_Exercise directions_
Up to and including the line with "hold reg to reg,0.40,2,beat_cnt_q[1]", restate the records below word for word, beginning with their first line.

_Exercise materials_

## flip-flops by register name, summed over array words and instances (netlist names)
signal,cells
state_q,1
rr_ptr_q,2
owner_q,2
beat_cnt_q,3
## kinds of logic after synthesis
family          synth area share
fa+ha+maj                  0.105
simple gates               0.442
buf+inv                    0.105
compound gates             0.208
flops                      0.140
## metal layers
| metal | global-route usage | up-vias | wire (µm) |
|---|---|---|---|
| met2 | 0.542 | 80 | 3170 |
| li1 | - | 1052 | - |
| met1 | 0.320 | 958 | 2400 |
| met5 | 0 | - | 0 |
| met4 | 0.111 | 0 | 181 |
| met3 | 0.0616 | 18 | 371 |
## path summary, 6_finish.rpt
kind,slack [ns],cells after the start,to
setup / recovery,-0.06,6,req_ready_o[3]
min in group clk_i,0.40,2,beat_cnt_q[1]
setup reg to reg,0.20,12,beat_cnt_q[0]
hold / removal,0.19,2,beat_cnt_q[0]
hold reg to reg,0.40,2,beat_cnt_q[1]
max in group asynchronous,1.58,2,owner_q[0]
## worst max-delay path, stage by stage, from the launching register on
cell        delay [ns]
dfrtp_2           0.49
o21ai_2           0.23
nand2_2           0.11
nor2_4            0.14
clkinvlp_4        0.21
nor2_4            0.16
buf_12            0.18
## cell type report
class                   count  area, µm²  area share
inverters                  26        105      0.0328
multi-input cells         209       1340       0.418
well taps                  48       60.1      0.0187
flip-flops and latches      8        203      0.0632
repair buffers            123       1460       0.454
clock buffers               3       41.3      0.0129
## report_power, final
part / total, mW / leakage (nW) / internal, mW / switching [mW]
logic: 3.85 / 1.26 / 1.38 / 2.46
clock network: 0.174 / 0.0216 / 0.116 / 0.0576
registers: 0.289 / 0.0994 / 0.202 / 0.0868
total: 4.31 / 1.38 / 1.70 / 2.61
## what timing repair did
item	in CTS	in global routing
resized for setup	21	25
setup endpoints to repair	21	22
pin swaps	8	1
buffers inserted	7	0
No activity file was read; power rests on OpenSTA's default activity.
### src/rtl/store_buffer.sv
// Two-level store buffer: a flushable speculative queue feeds a non-flushable commit queue that drains in order to the D$.
// One cycle write->commit and commit->data_req_o; ready_o / commit_ready_o drop while the respective queue is full.
module store_buffer #(
  parameter int SPEC_DEPTH   = 4,
  parameter int COMMIT_DEPTH = 4
) (
  input  logic        clk_i,
  input  logic        rst_i,
  input  logic        flush_i,
  input  logic        valid_i,
  input  logic [55:0] paddr_i,
  input  logic [63:0] data_i,
  input  logic [7:0]  be_i,
  input  logic [1:0]  data_size_i,
  output logic        ready_o,
  input  logic        commit_i,
  output logic        commit_ready_o,
  output logic        no_st_pending_o,
  output logic        store_buffer_empty_o,
  input  logic [11:0] page_offset_i,
  output logic        page_offset_matches_o,
  output logic        data_req_o,
  output logic [55:0] address_o,
  output logic [63:0] wdata_o,
  output logic [7:0]  be_o,
  output logic [1:0]  size_o,
  input  logic        data_gnt_i
);
  localparam int SPW = $clog2(SPEC_DEPTH);
  localparam int CPW = $clog2(COMMIT_DEPTH);

  typedef struct packed {
    logic [55:0] paddr;
    logic [63:0] data;
    logic [7:0]  be;
    logic [1:0]  size;
  } entry_t;

  entry_t                 spec_mem [SPEC_DEPTH];
  entry_t                 com_mem  [COMMIT_DEPTH];
  logic [SPEC_DEPTH-1:0]  spec_vld;
  logic [COMMIT_DEPTH-1:0] com_vld;
  logic [SPW-1:0]         spec_rptr, spec_wptr;
  logic [SPW:0]           spec_count;
  logic [CPW-1:0]         com_rptr, com_wptr;
  logic [CPW:0]           com_count;
  logic                   spec_push, spec_pop, com_pop;
  entry_t                 com_head;
  logic                   unused_offset_lsbs;

  assign ready_o              = spec_count != (SPW+1)'(SPEC_DEPTH);
  assign commit_ready_o       = com_count != (CPW+1)'(COMMIT_DEPTH);
  assign data_req_o           = com_count != '0;
  assign no_st_pending_o      = com_count == '0;
  assign store_buffer_empty_o = (spec_count == '0) && (com_count == '0);

  // A flush wins over a same-cycle new store, but not over a same-cycle commit.
  assign spec_push = valid_i && ready_o && !flush_i;
  assign spec_pop  = commit_i && commit_ready_o && (spec_count != '0);
  assign com_pop   = data_req_o && data_gnt_i;

  assign com_head  = com_mem[com_rptr];
  assign address_o = com_head.paddr;
  assign wdata_o   = com_head.data;
  assign be_o      = com_head.be;
  assign size_o    = com_head.size;

  assign unused_offset_lsbs = ^page_offset_i[2:0];

  always_ff @(posedge clk_i) begin
    if (spec_push) spec_mem[spec_wptr] <= '{paddr_i, data_i, be_i, data_size_i};
    if (spec_pop)  com_mem[com_wptr]   <= spec_mem[spec_rptr];
  end

  // Push and pop never target the same slot: push needs not-full, pop needs not-empty.
  always_ff @(posedge clk_i) begin
    if (rst_i) begin
      spec_rptr  <= '0;
      spec_wptr  <= '0;
      spec_count <= '0;
      spec_vld   <= '0;
      com_rptr   <= '0;
      com_wptr   <= '0;
      com_count  <= '0;
      com_vld    <= '0;
    end else begin
      if (flush_i) begin
        spec_rptr  <= '0;
        spec_wptr  <= '0;
        spec_count <= '0;
        spec_vld   <= '0;
      end else begin
        if (spec_push) begin
          spec_vld[spec_wptr] <= 1'b1;
          spec_wptr           <= spec_wptr + 1'b1;
        end
        if (spec_pop) begin
          spec_vld[spec_rptr] <= 1'b0;
          spec_rptr           <= spec_rptr + 1'b1;
        end
        spec_count <= spec_count + (SPW+1)'(spec_push) - (SPW+1)'(spec_pop);
      end
      if (spec_pop) begin
        com_vld[com_wptr] <= 1'b1;
        com_wptr          <= com_wptr + 1'b1;
      end
      if (com_pop) begin
        com_vld[com_rptr] <= 1'b0;
        com_rptr          <= com_rptr + 1'b1;
      end
      com_count <= com_count + (CPW+1)'(spec_pop) - (CPW+1)'(com_pop);
    end
  end

  always_comb begin
    page_offset_matches_o = 1'b0;
    for (int i = 0; i < SPEC_DEPTH; i++)
      if (spec_vld[i] && spec_mem[i].paddr[11:3] == page_offset_i[11:3])
        page_offset_matches_o = 1'b1;
    for (int i = 0; i < COMMIT_DEPTH; i++)
      if (com_vld[i] && com_mem[i].paddr[11:3] == page_offset_i[11:3])
        page_offset_matches_o = 1'b1;
  end
endmodule

### config.mk
export PLATFORM = sky130hd
export DESIGN_NAME = store_buffer
export DESIGN_NICKNAME = d
export VERILOG_FILES = /design/src/rtl/store_buffer.sv
export SDC_FILE = /design/constraint.sdc
export NUM_CORES = 1
export LEC_CHECK = 0
export BUFFER_PORTS_ARGS = -buffer_cell sky130_fd_sc_hd__buf_4
export CAP_MARGIN = 5
export CORE_MARGIN = 1
export CORE_UTILIZATION = 56
export CTS_BUF_LIST = sky130_fd_sc_hd__clkbuf_4 sky130_fd_sc_hd__clkbuf_8
export DETAILED_ROUTE_END_ITERATION = 10
export GPL_TIMING_DRIVEN = 0
export PLACE_DENSITY = 0.78
export RECOVER_POWER = 25
export SLEW_MARGIN = 25
export SYNTH_ARGS = -nofsm -noshare
export SYNTH_HDL_FRONTEND = slang
export SYNTH_SLANG_ARGS = --single-unit
### constraint.sdc
create_clock -name clk_i -period 4.9 [get_ports clk_i]
set_input_delay 1.47 -clock clk_i [delete_from_list [all_inputs] [get_ports clk_i]]
set_output_delay 1.47 -clock clk_i [all_outputs]
set_load 0.005 [all_outputs]
==> reports/metrics.csv, run 1 <==
metric,value,unit
outcome,"finished, violations left",
violated checks,"capacitance limit, slew limit",
library cells used by synthesis,32,
"Gates resized, CTS repair",0,
worst-case setup margin in the final layout,437,ps
cell area after placement,0.0434,mm^2
launch instance of the worst register-to-register path,spec_count[1],
number of cells on the critical path,4,
pin count of the biggest net entering global routing,42,
number of clock sinks seen by CTS,1066,
die outline area,0.0717,mm^2
global-route wire length before repair,114,mm
register share of total power,51.6,%
setup slack of the most critical reg-to-reg path,1300,ps
average instance area after synthesis,24.7,um^2
number of hold-repair buffers added at the cts stage,0,
root buffer selected by CTS,sky130_fd_sc_hd__clkbuf_8,
tightest slew margin relative to the limit,-34.5,%
number of buffer cells added on primary ports,271,
design internal power,15.4,mW
Final Non-Filler Cells,3139,
Sw Pwr,4.53,mW
combinational group share of total power,13.2,%
Iteration-0 DRC Markers,1312,
buffer levels on the longest clock path,3,
Post-Route Skew,33.7,ps
Min-Delay Startpoint,com_vld[2],
number of slew-limit violations in the final report,48,
total leakage power,14.6,nW
clock input transition at the sequential cells of the worst setup and hold paths,60,ps
timing-limited maximum frequency,224,MHz
sequential share of the synthesized area,80.3,%
via density per instance,5.64,
setup repair after global routing missed its margin,no,
die height,268,um
end-of-flow core utilization,65.9,%
sum of negative setup slack,0,ps
gate count of the mapped netlist,1602,
Max stage delay on crit path,700,ps
die extent in x,268,um
drt wl/cell,24.4,um
total wirelength of the detailed-routed design,76.5,mm
buffers plus inverters on the worst setup path,3,
clock latency of the later-clocked register in the worst-skew pair,790,ps
Ports,284,
launching element type of the critical path,register,
Via Count,17700,
number of antenna violations at the first check in global routing,18,
Floorplan Core Area,0.0699,mm^2
HP Class,reg -> reg,
worst-case reg-to-reg path depth,6,
layout net count,2231,
element type at the critical path end,output pin,
grt total ovfl,0,
PD cells,434,mW/mm^2
fraction of final layout cells sized beyond drive strength 1,33.5,%
Post-DP HPWL,50.3,mm
largest cells by area after synthesis,"sky130_fd_sc_hd__edfxtp_1 (79%), sky130_fd_sc_hd__mux4_2 (15%), sky130_fd_sc_hd__xor2_1 (1.4%)",
Placed Cells,2837,
total setup violations reported at the end of the flow,0,
type of the worst setup path,reg -> out,
final weighted congestion of routability-driven global placement,0.795,
Ys Warns,0,
flip-flop and latch count after synthesis,1066,
Net Sw Frac,22.7,%
via count of the first global-routing pass,19100,
"Non-Filler Cell Area, Final",0.0460,mm^2
maximum capacitance violations,2,
final critical path time including I/O delays and setup,4460,ps
cell family contributing the most delay on the critical path,buffers and inverters,
Clk pwr share,35.3,%
"slowest stage cell, crit path",sky130_fd_sc_hd__clkbuf_1,
cell type with the highest aggregate area in the netlist,sky130_fd_sc_hd__edfxtp_1,
share of the clock period used by the worst path after layout,91.1,%
number of buffers created by CTS,162,
global-route total usage across every layer,21.8,%
Post CTS Setup Buffer Count,0,
# DRC,0,
syn_nets,1772,
Synth top area share,78.9,%
worst-margin pin slew,2020,ps
Worst Hold Depth,1,
post-synthesis to final-layout area growth,16.4,%
biggest fanout along the worst timing path,10,
ordered cell list for the critical path,buf_2 > clkbuf_1 > mux4_2 > buf_4,
site row count,97,
Fill cells,4480,
peak supply drop,0.000238,V
clock tree from TritonCTS,yes,
drt first pass iters,5,
number of H-tree branching levels,4,
DP Worst Slack,623,ps
number of hold-slack violations in the final timing report,0,
cell area after technology mapping,0.0396,mm^2
Detail Route Antenna Nets,0,
data required time of the worst path,3430,ps
initial standard-cell utilization of the core,56.6,%
arrival time of the worst setup path,2990,ps
## metal layers
layer | global-route usage (%) | vias up | part of all wire, %
met5 | 0 | - | 0.15
met3 | 5.46 | 137 | 6.3
met4 | 8.65 | 18 | 2.7
li1 | - | 7728 | -
met1 | 26.0 | 9295 | 37
met2 | 38.2 | 538 | 54
## cell families (layout without fill, tap and decap cells)
logic type	Yosys count	in the layout	synth area share [%]
flops	1066	1066	80.3
mux	262	262	14.9
buf+inv	90	679	1.15
xor+xnor	80	80	1.77
simple gates	64	64	0.946
fa+ha+maj	22	22	0.734
compound gates	18	18	0.288
other cells	0	8	0
## cells in the final DEF, fill, tap and decap left out, drive strengths merged, types with 2 or more instances in the layout
cell / instances
clkinv: 53
o21a: 8
nor2: 17
bufinv: 2
or3: 2
diode: 8
nand2: 3
xor2: 64
mux2i: 2
buf: 224
nor2b: 2
a21oi: 10
xnor2: 16
nor4: 16
and2: 9
clkbuf: 375
inv: 24
dfxtp: 26
fa: 2
edfxtp: 1040
ha: 20
mux4: 260
nand4: 10
or2: 2
## synth_stat cells, drive strengths merged
cell    instances
buf            64
nor2           17
and2            9
clkbuf          7
ha             20
mux2i           2
nand3           1
mux4          260
nand4          10
nor4           16
or2             2
xor2           64
inv            19
a21oi          10
fa              2
o21a            8
or3             2
dfxtp          26
edfxtp       1040
or3b            1
and3            1
nand2           3
nor2b           2
xnor2          16
## sequential cells by signal (all words and copies together) (netlist names), named ones only
name        flops
com_mem       520
spec_mem      520
com_vld         4
spec_vld        4
com_count       3
spec_count      3
com_rptr        2
com_wptr        2
spec_rptr       2
spec_wptr       2
## power groups by stage
stage	sequential (mW)	combinational [mW]	clock, mW
after floorplan	10.5	1.50	0
after global placement	10.5	2.66	0
after detailed placement	10.5	2.75	0
after CTS	10.3	2.76	7.20
after global routing	10.3	2.83	7.59
final	10.3	2.63	7.04
## stage by stage
stage / hold WS, ps / power (mW)
4_1_cts: 493 / 20.3
3_5_place_dp: 478 / 13.2
2_1_floorplan: 440 / 12.0
5_1_grt: 500 / 20.7
6_report: 489 / 20.0
3_3_place_gp: 480 / 13.2
## worst paths after layout
kind / end
setup / recovery: wdata_o[59]
hold / removal: com_vld[2]
setup reg to reg: com_mem[1][51]
hold reg to reg: com_vld[2]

_Output for this exercise_
## flip-flops by register name, summed over array words and instances (netlist names)
signal,cells
state_q,1
rr_ptr_q,2
owner_q,2
beat_cnt_q,3
## kinds of logic after synthesis
family          synth area share
fa+ha+maj                  0.105
simple gates               0.442
buf+inv                    0.105
compound gates             0.208
flops                      0.140
## metal layers
| metal | global-route usage | up-vias | wire (µm) |
|---|---|---|---|
| met2 | 0.542 | 80 | 3170 |
| li1 | - | 1052 | - |
| met1 | 0.320 | 958 | 2400 |
| met5 | 0 | - | 0 |
| met4 | 0.111 | 0 | 181 |
| met3 | 0.0616 | 18 | 371 |
## path summary, 6_finish.rpt
kind,slack [ns],cells after the start,to
setup / recovery,-0.06,6,req_ready_o[3]
min in group clk_i,0.40,2,beat_cnt_q[1]
setup reg to reg,0.20,12,beat_cnt_q[0]
hold / removal,0.19,2,beat_cnt_q[0]
hold reg to reg,0.40,2,beat_cnt_q[1]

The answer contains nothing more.